Vamos tranquilos con el aliento a secas.
Adentro de la olla se condensa el hervor de nuestras pesadumbres, nuestros lastres.

Trabajo le cuesta
a la ventisca de los días
cargar con nosotros.
Estamos más asidos a los musgos,
la tierra y las lombrices
de lo que creemos.

Pega un grito de terror el azular del aire
y estallo en llantos
porque no sé tolerar el contagio de los miedos;
me hundo acuclillada entre tus piernas
para disolverme en el roce,
en el sudor.

Cierro los ojos, los oídos.
Cierro la nariz y la garganta.
Vuelvo a la posición fetal,
y el amado es la madre
contra la que levanto un ventantal inmenso.

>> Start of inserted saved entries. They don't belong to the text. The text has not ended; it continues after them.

[src/design/lags_pkg.sv]
// ----------------------------------------------------------------------------
// lags_pkg
// Shared types and constants for the life automaton generation step: register
// indexes, command codes, the column triple that moves through the window and
// the B3/S23 rule.
// ----------------------------------------------------------------------------
package lags_pkg;

    localparam int CFG_INDEX_W = 1;
    localparam int CFG_DATA_W  = 10;

    localparam logic [CFG_INDEX_W-1:0] REG_GRID_WIDTH  = 1'd0;
    localparam logic [CFG_INDEX_W-1:0] REG_GRID_HEIGHT = 1'd1;

    localparam logic [CFG_DATA_W-1:0] GRID_WIDTH_RESET  = 10'd500;
    localparam logic [CFG_DATA_W-1:0] GRID_HEIGHT_RESET = 10'd500;

    localparam logic CMD_CELL  = 1'b0;
    localparam logic CMD_FLUSH = 1'b1;

    localparam int COLUMN_W = 9;
    localparam int ROW_W    = 9;

    // one column of the 3x3 window: rows above, center and below
    typedef struct packed {
        logic top;
        logic mid;
        logic bot;
    } column_t;

    // live neighbour count, at most 8
    typedef logic [3:0] count_t;

    function automatic logic life_rule(input logic self, input count_t count);
        life_rule = (count == 4'd3) || (self && (count == 4'd2));
    endfunction

endpackage
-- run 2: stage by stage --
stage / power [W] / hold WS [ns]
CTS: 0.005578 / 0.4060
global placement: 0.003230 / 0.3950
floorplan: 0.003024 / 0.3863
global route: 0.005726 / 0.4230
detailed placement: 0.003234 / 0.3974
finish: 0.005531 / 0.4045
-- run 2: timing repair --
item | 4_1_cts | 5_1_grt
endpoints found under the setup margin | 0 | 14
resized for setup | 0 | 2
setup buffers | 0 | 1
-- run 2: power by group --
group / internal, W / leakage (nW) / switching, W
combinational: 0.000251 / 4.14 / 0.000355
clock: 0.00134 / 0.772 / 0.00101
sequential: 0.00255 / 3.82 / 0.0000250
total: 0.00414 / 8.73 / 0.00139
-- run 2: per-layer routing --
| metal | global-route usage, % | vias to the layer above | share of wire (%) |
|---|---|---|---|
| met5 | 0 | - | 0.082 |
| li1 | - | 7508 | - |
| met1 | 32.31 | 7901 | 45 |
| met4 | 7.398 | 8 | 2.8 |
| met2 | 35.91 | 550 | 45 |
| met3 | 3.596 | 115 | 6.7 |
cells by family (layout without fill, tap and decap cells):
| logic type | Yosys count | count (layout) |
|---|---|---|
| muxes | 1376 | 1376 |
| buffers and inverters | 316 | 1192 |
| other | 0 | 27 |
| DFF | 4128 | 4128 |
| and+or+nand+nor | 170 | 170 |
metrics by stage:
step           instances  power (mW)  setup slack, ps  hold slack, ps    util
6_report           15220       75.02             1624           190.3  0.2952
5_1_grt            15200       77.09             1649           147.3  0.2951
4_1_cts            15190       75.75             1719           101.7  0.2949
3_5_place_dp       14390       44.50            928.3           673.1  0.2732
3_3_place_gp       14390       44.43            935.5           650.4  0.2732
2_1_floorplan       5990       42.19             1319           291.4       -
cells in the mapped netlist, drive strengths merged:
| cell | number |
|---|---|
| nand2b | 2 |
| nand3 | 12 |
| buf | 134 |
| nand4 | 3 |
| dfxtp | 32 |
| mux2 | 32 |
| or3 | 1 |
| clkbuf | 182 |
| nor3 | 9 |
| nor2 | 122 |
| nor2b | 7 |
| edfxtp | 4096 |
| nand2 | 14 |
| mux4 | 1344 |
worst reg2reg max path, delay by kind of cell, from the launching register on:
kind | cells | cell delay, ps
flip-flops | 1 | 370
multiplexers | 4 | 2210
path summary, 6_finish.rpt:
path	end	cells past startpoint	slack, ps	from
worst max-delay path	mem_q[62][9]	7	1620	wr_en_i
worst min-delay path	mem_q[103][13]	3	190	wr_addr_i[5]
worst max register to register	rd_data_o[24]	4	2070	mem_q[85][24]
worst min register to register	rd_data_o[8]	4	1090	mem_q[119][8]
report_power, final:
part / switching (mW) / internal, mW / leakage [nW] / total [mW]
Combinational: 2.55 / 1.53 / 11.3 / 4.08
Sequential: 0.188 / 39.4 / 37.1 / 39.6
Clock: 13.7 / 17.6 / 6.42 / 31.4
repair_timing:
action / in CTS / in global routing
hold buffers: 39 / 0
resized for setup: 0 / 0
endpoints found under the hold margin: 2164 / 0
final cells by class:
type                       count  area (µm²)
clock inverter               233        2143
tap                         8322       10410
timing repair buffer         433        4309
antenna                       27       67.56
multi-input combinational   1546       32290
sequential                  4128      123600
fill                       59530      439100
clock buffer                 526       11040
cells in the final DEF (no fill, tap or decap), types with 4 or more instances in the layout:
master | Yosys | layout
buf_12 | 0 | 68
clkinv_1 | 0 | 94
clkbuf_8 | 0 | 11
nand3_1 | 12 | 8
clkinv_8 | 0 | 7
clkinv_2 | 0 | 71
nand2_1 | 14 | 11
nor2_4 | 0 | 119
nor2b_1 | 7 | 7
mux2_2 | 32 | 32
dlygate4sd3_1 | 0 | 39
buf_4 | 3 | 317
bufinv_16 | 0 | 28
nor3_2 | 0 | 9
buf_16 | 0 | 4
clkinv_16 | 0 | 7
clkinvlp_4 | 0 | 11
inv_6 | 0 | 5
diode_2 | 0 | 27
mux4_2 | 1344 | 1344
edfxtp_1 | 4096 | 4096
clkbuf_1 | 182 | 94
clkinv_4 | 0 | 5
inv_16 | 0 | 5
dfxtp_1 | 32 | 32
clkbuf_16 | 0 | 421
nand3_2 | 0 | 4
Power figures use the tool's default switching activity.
==> config.mk <==
export PLATFORM = sky130hd
export DESIGN_NAME = cfdv_dist
export DESIGN_NICKNAME = d
export VERILOG_FILES = /design/src/rtl/cfdv_pkg.sv /design/src/rtl/cfdv_dist.sv
export SDC_FILE = /design/constraint.sdc
export NUM_CORES = 1
export LEC_CHECK = 0
export BUFFER_PORTS_ARGS = -buffer_cell sky130_fd_sc_hd__buf_4
export CELL_PAD_IN_SITES_DETAIL_PLACEMENT = 2
export CELL_PAD_IN_SITES_GLOBAL_PLACEMENT = 2
export CORE_MARGIN = 5
export CORE_UTILIZATION = 44
export DETAILED_ROUTE_END_ITERATION = 12
export PLACE_DENSITY_LB_ADDON = 0.2
export SYNTH_ARGS = -nofsm -noshare
export SYNTH_HDL_FRONTEND = slang
export SYNTH_SLANG_ARGS = --single-unit
export TNS_END_PERCENT = 30
==> constraint.sdc <==
create_clock -name clk_i -period 13.1 [get_ports clk_i]
set_input_delay 2.62 -clock clk_i [delete_from_list [all_inputs] [get_ports clk_i]]
set_output_delay 2.62 -clock clk_i [all_outputs]
set_load 0.02 [all_outputs]
File: src/tes_scan.sv
module tes_scan #(
    parameter int WINDOW_BYTES = 4096
) (
    input  logic                          i_clk,
    input  logic                          i_rst_n,
    input  tes_pkg::t_stage               i_stage,
    input  logic [tes_pkg::LIMIT_W-1:0]   i_limit,
    input  logic                          i_out_free,
    output logic                          o_advance,
    output logic                          o_res_vld,
    output tes_pkg::t_out_item            o_res
);
    import tes_pkg::*;

    localparam int PW = $clog2(WINDOW_BYTES + 1);
    localparam int CW = (PW > LIMIT_W) ? PW : LIMIT_W;
    localparam logic [PW-1:0] WIN_END = PW'(WINDOW_BYTES);

    logic [PW-1:0]        r_pos, n_pos;
    logic [1:0]           r_pend, n_pend;
    logic [7:0]           r_first, n_first;
    logic [7:0]           r_second, n_second;
    t_verdict             r_held, n_held;
    logic                 r_decided, n_decided;
    logic [POS_OUT_W-1:0] r_dpos, n_dpos;

    logic [7:0] b;
    logic       in_win;
    logic       below_limit;
    logic       is_cont;

    assign b           = i_stage.item.data_byte;
    assign in_win      = r_pos < WIN_END;
    assign below_limit = CW'(r_pos) < CW'(i_limit);
    assign is_cont     = (b >= CONT_LO) && (b < CONT_END);
    assign o_advance   = i_stage.vld && (!i_stage.item.last || i_out_free);
    assign o_res_vld   = o_advance && i_stage.item.last;

    always_comb begin
        n_pos     = r_pos;
        n_pend    = r_pend;
        n_first   = r_first;
        n_second  = r_second;
        n_held    = r_held;
        n_decided = r_decided;
        n_dpos    = r_dpos;

        if (in_win) begin
            if (r_pos == PW'(0)) begin
                n_first = b;
            end
            if (r_pos == PW'(1)) begin
                n_second = b;
            end

            if (!r_decided) begin
                if (r_pend != 2'd0) begin
                    if (is_cont) begin
                        n_pend = r_pend - 2'd1;
                    end else begin
                        n_held    = V_CP1252;
                        n_decided = 1'b1;
                        n_dpos    = POS_OUT_W'(r_pos);
                    end
                end else if (below_limit) begin
                    if (b == 8'h00) begin
                        n_held    = r_pos[0] ? V_UTF16BE : V_UTF16LE;
                        n_decided = 1'b1;
                        n_dpos    = POS_OUT_W'(r_pos);
                    end else if (b < CONT_LO) begin
                        n_pend = 2'd0;
                    end else if (b < BAD_LEAD) begin
                        n_held    = V_CP850;
                        n_decided = 1'b1;
                        n_dpos    = POS_OUT_W'(r_pos);
                    end else if (b < LEAD_2B) begin
                        n_held    = V_CP1252;
                        n_decided = 1'b1;
                        n_dpos    = POS_OUT_W'(r_pos);
                    end else if (b < LEAD_3B) begin
                        n_pend = 2'd1;
                    end else if (b < LEAD_4B) begin
                        n_pend = 2'd2;
                    end else if (b < LEAD_OVER) begin
                        n_pend = 2'd3;
                    end else begin
                        n_held    = V_CP1252;
                        n_decided = 1'b1;
                        n_dpos    = POS_OUT_W'(r_pos);
                    end
                end
            end

            // a BOM wins over whatever the scan decided on its bytes
            if (r_pos == PW'(1) && r_first == BOM_FF && b == BOM_FE) begin
                n_held    = V_UTF16LE_BOM;
                n_decided = 1'b1;
                n_dpos    = POS_OUT_W'(r_pos);
            end else if (r_pos == PW'(1) && r_first == BOM_FE && b == BOM_FF) begin
                n_held    = V_UTF16BE_BOM;
                n_decided = 1'b1;
                n_dpos    = POS_OUT_W'(r_pos);
            end else if (r_pos == PW'(2) && r_first == BOM_EF && r_second == BOM_BB
                         && b == BOM_BF) begin
                n_held    = V_UTF8_BOM;
                n_decided = 1'b1;
                n_dpos    = POS_OUT_W'(r_pos);
            end

            n_pos = r_pos + PW'(1);
        end
    end

    assign o_res.verdict    = n_decided ? n_held : V_UTF8;
    assign o_res.decided_at = n_decided ? n_dpos : POS_OUT_W'(n_pos);

    always_ff @(posedge i_clk) begin
        if (!i_rst_n) begin
            r_pos     <= '0;
            r_pend    <= 2'd0;
            r_first   <= 8'h00;
            r_second  <= 8'h00;
            r_held    <= V_UTF8;
            r_decided <= 1'b0;
            r_dpos    <= '0;
        end else if (o_advance) begin
            if (i_stage.item.last) begin
                // end of file: start over for the next one
                r_pos     <= '0;
                r_pend    <= 2'd0;
                r_first   <= 8'h00;
                r_second  <= 8'h00;
                r_held    <= V_UTF8;
                r_decided <= 1'b0;
                r_dpos    <= '0;
            end else begin
                r_pos     <= n_pos;
                r_pend    <= n_pend;
                r_first   <= n_first;
                r_second  <= n_second;
                r_held    <= n_held;
                r_decided <= n_decided;
                r_dpos    <= n_dpos;
            end
        end
    end

endmodule

File: src/tes_out_reg.sv
module tes_out_reg (
    input  logic               i_clk,
    input  logic               i_rst_n,
    input  logic               i_load,
    input  tes_pkg::t_out_item i_res,
    output logic               o_free,
    output logic               o_valid,
    input  logic               i_ready,
    output tes_pkg::t_out_item o_item
);
    import tes_pkg::*;

    logic      r_vld;
    t_out_item r_item;

    assign o_free  = !r_vld || i_ready;
    assign o_valid = r_vld;
    assign o_item  = r_item;

    always_ff @(posedge i_clk) begin
        if (!i_rst_n) begin
            r_vld <= 1'b0;
        end else if (i_load) begin
            r_vld <= 1'b1;
        end else if (i_ready) begin
            r_vld <= 1'b0;
        end
    end

    always_ff @(posedge i_clk) begin
        if (i_load) begin
            r_item <= i_res;
        end
    end

endmodule

File: src/text_encoding_sniffer.sv
// Channel   Direction  Handshake                   Payload
// in        input      i_in_valid / o_in_ready     i_in  (data_byte, last)
// out       output     o_out_valid / i_out_ready   o_out (verdict, decided_at)
// cfg       input      i_cfg_wr_en                 i_cfg_wr_data (lead_scan_limit)
//
// One byte per cycle unless the input stalls; a verdict is loaded into the result register from its last byte.
// Bytes go input register -> scan logic -> result register, one short stage each.
// The input stalls only while a last byte waits on a full result register.
// Synchronous active-low reset clears the file state and sets the limit to 4000.
module text_encoding_sniffer #(
    parameter int WINDOW_BYTES = 4096
) (
    input  logic                          i_clk,
    input  logic                          i_rst_n,
    input  logic                          i_in_valid,
    output logic                          o_in_ready,
    input  tes_pkg::t_in_item             i_in,
    output logic                          o_out_valid,
    input  logic                          i_out_ready,
    output tes_pkg::t_out_item            o_out,
    input  logic                          i_cfg_wr_en,
    input  logic [tes_pkg::LIMIT_W-1:0]   i_cfg_wr_data
);
    import tes_pkg::*;

    logic [LIMIT_W-1:0] r_limit;
    t_stage             stage;
    logic               advance;
    logic               res_vld;
    t_out_item          res;
    logic               out_free;

    always_ff @(posedge i_clk) begin
        if (!i_rst_n) begin
            r_limit <= LIMIT_RESET;
        end else if (i_cfg_wr_en) begin
            r_limit <= i_cfg_wr_data;
        end
    end

    tes_in_reg u_in_reg (
        .i_clk     (i_clk),
        .i_rst_n   (i_rst_n),
        .i_valid   (i_in_valid),
        .o_ready   (o_in_ready),
        .i_item    (i_in),
        .i_advance (advance),
        .o_stage   (stage)
    );

    tes_scan #(
        .WINDOW_BYTES (WINDOW_BYTES)
    ) u_scan (
        .i_clk      (i_clk),
        .i_rst_n    (i_rst_n),
        .i_stage    (stage),
        .i_limit    (r_limit),
        .i_out_free (out_free),
        .o_advance  (advance),
        .o_res_vld  (res_vld),
        .o_res      (res)
    );

    tes_out_reg u_out_reg (
        .i_clk   (i_clk),
        .i_rst_n (i_rst_n),
        .i_load  (res_vld),
        .i_res   (res),
        .o_free  (out_free),
        .o_valid (o_out_valid),
        .i_ready (i_out_ready),
        .o_item  (o_out)
    );

endmodule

Los muñequitos del infierno se me quedan colgados de las manos.
No me sirven ni el dolor ni el delirio.
No me carcome la certeza del amante.

Lloro de dudas,
de emoción nocturna. Ruido de abejas
con tendencia a helicóptero de sangre.
Tiemblo de calendarios,
tiemblo de necesidad.
Agudizo el grito
para pedir auxilio, pero
mi voz no me nombra,
y los que están no escuchan
y los que escuchan no saben que están.

No habla la boca por mí
sino el estertor.

Se detiene el retumbar, el titaquear de las venas.
Se sorprende ante el espejo
nuestro corazón,
porque
el mío
está dejando de latir
y yo miro alrededor
y ya todo es un montón de sal.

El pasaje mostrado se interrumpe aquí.